_Brief_. Only some lines are wanted. Transcribe, exactly, the lines below from the line with "post-route-cell-area_mm2 = 0.008944" up to and including the line with "run 2: final".

*** Dataset excerpts ***

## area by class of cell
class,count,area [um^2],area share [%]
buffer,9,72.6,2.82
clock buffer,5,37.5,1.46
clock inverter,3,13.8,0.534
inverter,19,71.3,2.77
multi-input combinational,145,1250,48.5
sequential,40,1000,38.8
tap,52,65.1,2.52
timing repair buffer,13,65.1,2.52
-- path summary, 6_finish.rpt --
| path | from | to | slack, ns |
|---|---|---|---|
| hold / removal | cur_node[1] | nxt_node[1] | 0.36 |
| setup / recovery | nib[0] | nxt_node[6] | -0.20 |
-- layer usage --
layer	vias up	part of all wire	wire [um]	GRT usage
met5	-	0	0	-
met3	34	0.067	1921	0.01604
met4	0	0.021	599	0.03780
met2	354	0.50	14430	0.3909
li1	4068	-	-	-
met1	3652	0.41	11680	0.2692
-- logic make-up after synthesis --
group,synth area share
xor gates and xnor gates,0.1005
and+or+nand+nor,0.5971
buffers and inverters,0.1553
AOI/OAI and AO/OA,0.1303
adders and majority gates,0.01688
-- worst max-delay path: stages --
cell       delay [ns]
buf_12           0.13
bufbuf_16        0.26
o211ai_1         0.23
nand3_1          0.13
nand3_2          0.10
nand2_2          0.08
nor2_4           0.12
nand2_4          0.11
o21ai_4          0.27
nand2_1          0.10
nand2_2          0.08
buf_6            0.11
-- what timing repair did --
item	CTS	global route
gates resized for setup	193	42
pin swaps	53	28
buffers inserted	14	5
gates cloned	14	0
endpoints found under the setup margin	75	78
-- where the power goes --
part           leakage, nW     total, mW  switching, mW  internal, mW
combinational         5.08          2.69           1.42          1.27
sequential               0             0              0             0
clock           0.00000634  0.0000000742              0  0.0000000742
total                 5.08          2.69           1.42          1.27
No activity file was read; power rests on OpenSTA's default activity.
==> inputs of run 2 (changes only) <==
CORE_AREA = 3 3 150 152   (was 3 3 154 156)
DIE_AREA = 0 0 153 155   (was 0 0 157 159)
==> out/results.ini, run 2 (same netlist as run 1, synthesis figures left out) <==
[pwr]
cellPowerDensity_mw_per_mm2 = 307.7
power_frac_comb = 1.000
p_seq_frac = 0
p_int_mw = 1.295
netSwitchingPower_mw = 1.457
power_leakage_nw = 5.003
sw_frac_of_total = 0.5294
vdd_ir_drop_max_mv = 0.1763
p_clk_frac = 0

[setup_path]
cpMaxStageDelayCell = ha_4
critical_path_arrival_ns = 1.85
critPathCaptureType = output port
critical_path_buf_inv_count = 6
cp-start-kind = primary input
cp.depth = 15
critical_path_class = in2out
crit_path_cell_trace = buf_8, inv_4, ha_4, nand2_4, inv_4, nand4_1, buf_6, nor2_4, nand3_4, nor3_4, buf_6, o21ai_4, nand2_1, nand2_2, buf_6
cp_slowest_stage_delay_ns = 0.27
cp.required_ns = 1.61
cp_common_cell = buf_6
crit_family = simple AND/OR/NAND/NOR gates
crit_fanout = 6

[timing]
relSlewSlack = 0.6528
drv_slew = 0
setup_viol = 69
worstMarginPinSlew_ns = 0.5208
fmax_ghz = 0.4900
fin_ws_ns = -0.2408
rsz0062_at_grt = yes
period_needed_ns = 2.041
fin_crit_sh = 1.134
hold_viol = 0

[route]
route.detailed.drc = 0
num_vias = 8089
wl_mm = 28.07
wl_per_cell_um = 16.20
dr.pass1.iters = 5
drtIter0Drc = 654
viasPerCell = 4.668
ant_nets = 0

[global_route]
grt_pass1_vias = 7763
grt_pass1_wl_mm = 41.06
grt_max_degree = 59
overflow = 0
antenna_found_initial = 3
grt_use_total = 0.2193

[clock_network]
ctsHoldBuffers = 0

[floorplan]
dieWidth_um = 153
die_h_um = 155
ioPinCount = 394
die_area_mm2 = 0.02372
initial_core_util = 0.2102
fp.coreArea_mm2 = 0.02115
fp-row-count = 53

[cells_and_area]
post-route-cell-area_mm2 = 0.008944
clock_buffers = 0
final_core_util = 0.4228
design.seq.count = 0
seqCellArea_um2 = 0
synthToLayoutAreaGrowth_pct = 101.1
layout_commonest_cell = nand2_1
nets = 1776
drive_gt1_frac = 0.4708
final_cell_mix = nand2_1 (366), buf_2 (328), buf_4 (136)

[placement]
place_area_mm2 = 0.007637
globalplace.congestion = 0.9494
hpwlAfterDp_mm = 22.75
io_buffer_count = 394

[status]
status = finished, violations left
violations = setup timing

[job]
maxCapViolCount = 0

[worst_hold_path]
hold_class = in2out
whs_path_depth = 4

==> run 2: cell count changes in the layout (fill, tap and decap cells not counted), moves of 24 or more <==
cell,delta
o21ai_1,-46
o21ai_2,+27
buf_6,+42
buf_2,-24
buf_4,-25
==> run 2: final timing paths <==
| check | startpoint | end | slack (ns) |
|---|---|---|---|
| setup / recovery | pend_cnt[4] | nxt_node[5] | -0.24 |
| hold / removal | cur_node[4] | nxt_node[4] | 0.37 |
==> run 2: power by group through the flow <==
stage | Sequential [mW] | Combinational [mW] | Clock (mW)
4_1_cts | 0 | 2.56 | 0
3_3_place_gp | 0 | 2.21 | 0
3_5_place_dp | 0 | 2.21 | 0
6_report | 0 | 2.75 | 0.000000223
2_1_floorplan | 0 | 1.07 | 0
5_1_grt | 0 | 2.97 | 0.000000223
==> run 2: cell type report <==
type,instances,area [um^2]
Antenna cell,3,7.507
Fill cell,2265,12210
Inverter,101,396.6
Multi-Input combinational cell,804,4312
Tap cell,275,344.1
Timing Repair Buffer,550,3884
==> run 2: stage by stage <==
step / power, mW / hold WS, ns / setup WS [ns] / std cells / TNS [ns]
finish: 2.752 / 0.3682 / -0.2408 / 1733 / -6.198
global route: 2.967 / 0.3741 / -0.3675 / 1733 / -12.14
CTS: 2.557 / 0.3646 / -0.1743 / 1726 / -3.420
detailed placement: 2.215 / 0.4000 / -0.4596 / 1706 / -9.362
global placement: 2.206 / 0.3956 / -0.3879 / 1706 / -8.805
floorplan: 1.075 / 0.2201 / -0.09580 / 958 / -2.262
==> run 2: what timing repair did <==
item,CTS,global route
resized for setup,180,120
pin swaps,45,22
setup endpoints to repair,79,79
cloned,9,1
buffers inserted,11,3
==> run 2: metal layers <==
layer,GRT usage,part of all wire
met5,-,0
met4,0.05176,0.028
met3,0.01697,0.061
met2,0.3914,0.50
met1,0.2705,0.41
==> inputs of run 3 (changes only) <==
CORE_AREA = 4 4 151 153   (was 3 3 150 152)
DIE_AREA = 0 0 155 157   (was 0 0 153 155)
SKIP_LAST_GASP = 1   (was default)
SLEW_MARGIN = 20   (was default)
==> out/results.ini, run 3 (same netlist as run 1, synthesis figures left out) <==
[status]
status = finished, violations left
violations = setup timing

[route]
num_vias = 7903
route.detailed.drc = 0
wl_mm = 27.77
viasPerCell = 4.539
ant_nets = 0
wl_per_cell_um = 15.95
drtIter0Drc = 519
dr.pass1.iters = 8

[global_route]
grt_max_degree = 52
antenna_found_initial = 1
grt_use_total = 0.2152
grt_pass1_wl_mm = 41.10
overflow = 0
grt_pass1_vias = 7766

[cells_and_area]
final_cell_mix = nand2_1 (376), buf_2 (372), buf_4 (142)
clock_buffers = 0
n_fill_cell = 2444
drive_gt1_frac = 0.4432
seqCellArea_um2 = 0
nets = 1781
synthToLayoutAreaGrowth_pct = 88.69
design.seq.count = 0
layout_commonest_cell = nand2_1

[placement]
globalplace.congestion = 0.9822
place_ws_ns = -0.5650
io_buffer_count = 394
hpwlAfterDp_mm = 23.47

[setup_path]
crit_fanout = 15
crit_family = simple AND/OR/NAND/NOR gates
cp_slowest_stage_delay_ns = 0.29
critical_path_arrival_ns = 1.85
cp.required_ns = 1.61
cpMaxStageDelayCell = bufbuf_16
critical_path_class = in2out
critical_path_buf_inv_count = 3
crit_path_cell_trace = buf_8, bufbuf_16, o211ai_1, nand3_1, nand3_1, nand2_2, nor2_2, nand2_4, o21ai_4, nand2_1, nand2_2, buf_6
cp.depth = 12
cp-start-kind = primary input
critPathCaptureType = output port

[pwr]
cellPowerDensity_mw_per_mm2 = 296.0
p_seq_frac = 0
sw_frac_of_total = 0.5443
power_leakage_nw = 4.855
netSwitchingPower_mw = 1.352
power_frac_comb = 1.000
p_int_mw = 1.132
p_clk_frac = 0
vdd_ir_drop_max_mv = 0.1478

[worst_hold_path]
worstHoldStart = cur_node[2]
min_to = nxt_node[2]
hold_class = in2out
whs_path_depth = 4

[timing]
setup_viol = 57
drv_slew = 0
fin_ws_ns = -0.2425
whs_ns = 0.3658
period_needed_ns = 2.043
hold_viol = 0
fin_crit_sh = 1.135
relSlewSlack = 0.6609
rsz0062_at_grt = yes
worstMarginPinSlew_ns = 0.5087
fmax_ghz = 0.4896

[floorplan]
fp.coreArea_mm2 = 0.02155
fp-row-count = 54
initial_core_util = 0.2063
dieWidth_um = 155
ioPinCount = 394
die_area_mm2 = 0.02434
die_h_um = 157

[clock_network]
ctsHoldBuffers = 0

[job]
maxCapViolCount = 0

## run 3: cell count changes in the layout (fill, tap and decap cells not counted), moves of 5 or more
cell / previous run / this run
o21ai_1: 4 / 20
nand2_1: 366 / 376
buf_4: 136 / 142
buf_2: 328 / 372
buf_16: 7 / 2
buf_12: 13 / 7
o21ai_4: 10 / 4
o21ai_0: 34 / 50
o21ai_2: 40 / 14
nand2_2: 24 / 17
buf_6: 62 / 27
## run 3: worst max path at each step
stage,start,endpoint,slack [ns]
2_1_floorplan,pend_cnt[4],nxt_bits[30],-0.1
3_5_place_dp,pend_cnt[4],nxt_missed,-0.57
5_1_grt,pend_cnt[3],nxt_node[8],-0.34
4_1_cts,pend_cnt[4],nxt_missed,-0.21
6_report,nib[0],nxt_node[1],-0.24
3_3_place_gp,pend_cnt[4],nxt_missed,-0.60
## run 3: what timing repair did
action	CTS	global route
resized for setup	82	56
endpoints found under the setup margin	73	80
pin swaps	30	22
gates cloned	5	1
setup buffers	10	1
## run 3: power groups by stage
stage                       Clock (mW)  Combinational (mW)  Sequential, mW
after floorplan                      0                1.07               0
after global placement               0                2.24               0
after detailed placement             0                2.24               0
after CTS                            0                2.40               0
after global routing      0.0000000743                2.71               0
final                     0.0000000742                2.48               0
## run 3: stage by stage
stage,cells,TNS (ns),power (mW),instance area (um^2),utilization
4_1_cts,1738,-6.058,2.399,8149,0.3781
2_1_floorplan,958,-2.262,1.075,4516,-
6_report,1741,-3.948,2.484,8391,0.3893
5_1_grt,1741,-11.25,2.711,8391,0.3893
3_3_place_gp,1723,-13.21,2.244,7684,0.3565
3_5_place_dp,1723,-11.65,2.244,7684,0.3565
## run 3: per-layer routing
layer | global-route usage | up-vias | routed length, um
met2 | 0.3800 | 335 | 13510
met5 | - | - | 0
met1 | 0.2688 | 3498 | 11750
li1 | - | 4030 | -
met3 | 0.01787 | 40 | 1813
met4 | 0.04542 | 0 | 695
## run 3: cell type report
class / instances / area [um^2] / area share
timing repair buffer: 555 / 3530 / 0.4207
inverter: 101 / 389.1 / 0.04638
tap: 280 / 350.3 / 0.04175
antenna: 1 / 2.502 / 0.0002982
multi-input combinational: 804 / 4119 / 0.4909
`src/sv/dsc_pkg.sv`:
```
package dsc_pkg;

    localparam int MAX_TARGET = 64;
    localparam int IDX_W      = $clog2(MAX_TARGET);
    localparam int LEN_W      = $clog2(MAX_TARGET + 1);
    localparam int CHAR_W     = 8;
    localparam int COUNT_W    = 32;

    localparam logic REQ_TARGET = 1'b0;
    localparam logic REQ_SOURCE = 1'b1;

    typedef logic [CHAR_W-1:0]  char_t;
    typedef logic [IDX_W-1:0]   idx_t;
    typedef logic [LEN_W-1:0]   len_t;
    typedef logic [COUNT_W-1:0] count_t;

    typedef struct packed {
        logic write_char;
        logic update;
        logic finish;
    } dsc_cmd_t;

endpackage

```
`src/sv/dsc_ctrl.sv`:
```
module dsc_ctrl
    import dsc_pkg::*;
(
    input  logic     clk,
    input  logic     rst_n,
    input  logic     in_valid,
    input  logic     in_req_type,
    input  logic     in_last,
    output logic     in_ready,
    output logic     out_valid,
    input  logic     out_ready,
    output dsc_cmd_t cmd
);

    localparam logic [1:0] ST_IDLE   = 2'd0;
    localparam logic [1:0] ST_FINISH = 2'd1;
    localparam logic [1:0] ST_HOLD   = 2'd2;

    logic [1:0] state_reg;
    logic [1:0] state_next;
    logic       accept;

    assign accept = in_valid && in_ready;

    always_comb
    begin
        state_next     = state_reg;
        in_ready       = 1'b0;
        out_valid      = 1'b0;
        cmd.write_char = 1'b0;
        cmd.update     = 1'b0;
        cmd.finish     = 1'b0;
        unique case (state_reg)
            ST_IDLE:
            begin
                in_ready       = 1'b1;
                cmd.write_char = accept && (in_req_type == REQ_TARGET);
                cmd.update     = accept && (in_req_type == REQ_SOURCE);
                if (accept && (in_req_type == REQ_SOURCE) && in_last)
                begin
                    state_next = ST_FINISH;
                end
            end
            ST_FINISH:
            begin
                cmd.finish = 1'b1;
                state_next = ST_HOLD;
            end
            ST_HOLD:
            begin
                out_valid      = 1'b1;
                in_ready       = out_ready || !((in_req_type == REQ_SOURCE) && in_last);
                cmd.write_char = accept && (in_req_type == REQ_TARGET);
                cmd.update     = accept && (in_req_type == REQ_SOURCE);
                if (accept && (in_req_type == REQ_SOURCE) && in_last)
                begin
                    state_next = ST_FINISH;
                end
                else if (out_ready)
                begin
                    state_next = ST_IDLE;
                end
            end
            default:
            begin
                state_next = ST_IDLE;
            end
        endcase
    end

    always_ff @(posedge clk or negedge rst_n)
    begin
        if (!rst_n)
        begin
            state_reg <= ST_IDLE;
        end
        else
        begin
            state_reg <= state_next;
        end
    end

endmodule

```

*** End of Dataset excerpts ***
*** Dataset excerpts ***

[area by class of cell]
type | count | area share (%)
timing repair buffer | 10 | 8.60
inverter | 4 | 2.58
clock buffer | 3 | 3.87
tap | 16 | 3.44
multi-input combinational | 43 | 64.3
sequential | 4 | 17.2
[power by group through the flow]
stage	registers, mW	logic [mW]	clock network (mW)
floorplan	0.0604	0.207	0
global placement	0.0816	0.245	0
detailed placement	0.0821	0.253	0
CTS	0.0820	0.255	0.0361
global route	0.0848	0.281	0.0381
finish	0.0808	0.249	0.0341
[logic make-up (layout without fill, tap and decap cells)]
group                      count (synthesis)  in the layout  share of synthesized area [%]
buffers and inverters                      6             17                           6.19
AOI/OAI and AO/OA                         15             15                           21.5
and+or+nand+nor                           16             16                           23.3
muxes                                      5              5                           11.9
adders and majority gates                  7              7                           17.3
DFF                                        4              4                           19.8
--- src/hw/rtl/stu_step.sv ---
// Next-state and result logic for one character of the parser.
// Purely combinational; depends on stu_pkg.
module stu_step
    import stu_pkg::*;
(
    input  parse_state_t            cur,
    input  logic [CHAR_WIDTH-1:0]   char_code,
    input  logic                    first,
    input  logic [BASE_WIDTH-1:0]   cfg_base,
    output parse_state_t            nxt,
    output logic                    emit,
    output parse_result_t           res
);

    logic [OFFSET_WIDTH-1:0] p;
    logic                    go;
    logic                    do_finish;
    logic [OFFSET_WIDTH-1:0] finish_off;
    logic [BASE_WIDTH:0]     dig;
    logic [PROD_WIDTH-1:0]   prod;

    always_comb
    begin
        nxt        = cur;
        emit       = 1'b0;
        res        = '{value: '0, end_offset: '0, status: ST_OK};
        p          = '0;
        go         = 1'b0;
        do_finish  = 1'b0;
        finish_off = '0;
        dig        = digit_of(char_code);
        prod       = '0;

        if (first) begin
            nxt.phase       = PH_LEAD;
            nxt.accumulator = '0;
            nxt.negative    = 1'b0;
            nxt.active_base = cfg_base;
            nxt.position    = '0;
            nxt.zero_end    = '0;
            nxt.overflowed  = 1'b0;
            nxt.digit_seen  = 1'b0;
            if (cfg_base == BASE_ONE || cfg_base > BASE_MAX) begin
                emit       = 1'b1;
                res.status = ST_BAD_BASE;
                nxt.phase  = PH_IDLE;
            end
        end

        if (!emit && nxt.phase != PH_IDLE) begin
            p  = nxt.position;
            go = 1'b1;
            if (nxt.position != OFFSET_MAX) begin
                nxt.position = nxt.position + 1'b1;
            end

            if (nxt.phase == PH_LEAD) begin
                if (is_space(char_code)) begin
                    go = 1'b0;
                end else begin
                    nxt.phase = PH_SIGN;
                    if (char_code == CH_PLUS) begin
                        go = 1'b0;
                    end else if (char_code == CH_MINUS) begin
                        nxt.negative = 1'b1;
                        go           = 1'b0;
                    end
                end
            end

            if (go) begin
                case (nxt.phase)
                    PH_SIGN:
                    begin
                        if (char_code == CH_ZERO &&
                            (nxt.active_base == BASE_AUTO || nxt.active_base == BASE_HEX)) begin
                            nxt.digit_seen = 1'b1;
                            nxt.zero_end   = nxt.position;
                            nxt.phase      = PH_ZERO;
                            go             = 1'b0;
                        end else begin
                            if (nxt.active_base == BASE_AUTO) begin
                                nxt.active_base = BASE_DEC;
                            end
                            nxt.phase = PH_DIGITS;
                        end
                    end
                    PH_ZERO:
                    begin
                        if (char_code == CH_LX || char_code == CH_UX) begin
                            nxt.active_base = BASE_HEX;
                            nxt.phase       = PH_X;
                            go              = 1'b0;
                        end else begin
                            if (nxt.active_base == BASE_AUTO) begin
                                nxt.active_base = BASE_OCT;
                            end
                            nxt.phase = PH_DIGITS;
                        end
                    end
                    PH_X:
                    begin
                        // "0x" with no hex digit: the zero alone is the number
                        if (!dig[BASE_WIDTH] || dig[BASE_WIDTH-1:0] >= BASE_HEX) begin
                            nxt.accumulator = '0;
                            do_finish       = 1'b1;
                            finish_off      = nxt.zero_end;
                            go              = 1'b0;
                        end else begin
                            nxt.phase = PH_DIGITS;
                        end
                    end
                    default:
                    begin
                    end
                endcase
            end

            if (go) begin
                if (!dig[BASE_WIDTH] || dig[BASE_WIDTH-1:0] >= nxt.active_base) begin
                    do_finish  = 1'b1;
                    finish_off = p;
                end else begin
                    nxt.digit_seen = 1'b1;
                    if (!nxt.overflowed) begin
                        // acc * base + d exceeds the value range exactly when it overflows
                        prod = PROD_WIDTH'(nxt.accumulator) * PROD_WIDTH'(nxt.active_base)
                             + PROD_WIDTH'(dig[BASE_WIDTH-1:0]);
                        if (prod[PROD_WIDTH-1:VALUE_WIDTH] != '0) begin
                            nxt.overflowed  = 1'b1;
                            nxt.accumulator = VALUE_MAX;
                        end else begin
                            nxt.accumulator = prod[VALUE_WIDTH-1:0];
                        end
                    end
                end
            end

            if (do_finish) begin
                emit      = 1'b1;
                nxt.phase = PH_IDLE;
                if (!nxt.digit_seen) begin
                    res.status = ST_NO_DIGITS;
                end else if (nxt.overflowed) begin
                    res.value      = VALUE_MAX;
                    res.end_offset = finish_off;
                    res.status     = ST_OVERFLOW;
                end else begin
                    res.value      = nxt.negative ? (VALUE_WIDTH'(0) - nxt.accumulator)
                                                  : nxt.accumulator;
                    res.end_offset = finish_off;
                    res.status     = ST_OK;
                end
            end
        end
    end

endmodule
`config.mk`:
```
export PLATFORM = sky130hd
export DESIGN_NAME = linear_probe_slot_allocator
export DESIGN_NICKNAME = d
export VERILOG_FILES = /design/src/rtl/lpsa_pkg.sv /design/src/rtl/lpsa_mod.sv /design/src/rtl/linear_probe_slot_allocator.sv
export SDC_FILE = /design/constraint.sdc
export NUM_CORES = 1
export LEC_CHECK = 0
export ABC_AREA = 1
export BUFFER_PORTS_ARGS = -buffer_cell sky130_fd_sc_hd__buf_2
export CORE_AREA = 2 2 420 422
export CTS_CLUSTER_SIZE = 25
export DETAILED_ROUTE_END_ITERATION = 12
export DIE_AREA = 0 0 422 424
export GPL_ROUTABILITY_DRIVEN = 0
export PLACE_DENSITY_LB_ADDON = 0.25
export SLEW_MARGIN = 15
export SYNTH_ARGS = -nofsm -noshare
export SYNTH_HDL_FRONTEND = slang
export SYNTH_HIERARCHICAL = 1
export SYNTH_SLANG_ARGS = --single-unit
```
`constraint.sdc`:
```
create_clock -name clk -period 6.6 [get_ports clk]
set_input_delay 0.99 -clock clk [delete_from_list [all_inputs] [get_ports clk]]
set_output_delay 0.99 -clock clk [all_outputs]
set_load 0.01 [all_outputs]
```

*** End of Dataset excerpts ***

_Output below_.
post-route-cell-area_mm2 = 0.008944
clock_buffers = 0
final_core_util = 0.4228
design.seq.count = 0
seqCellArea_um2 = 0
synthToLayoutAreaGrowth_pct = 101.1
layout_commonest_cell = nand2_1
nets = 1776
drive_gt1_frac = 0.4708
final_cell_mix = nand2_1 (366), buf_2 (328), buf_4 (136)

[placement]
place_area_mm2 = 0.007637
globalplace.congestion = 0.9494
hpwlAfterDp_mm = 22.75
io_buffer_count = 394

[status]
status = finished, violations left
violations = setup timing

[job]
maxCapViolCount = 0

[worst_hold_path]
hold_class = in2out
whs_path_depth = 4

==> run 2: cell count changes in the layout (fill, tap and decap cells not counted), moves of 24 or more <==
cell,delta
o21ai_1,-46
o21ai_2,+27
buf_6,+42
buf_2,-24
buf_4,-25
==> run 2: final timing paths <==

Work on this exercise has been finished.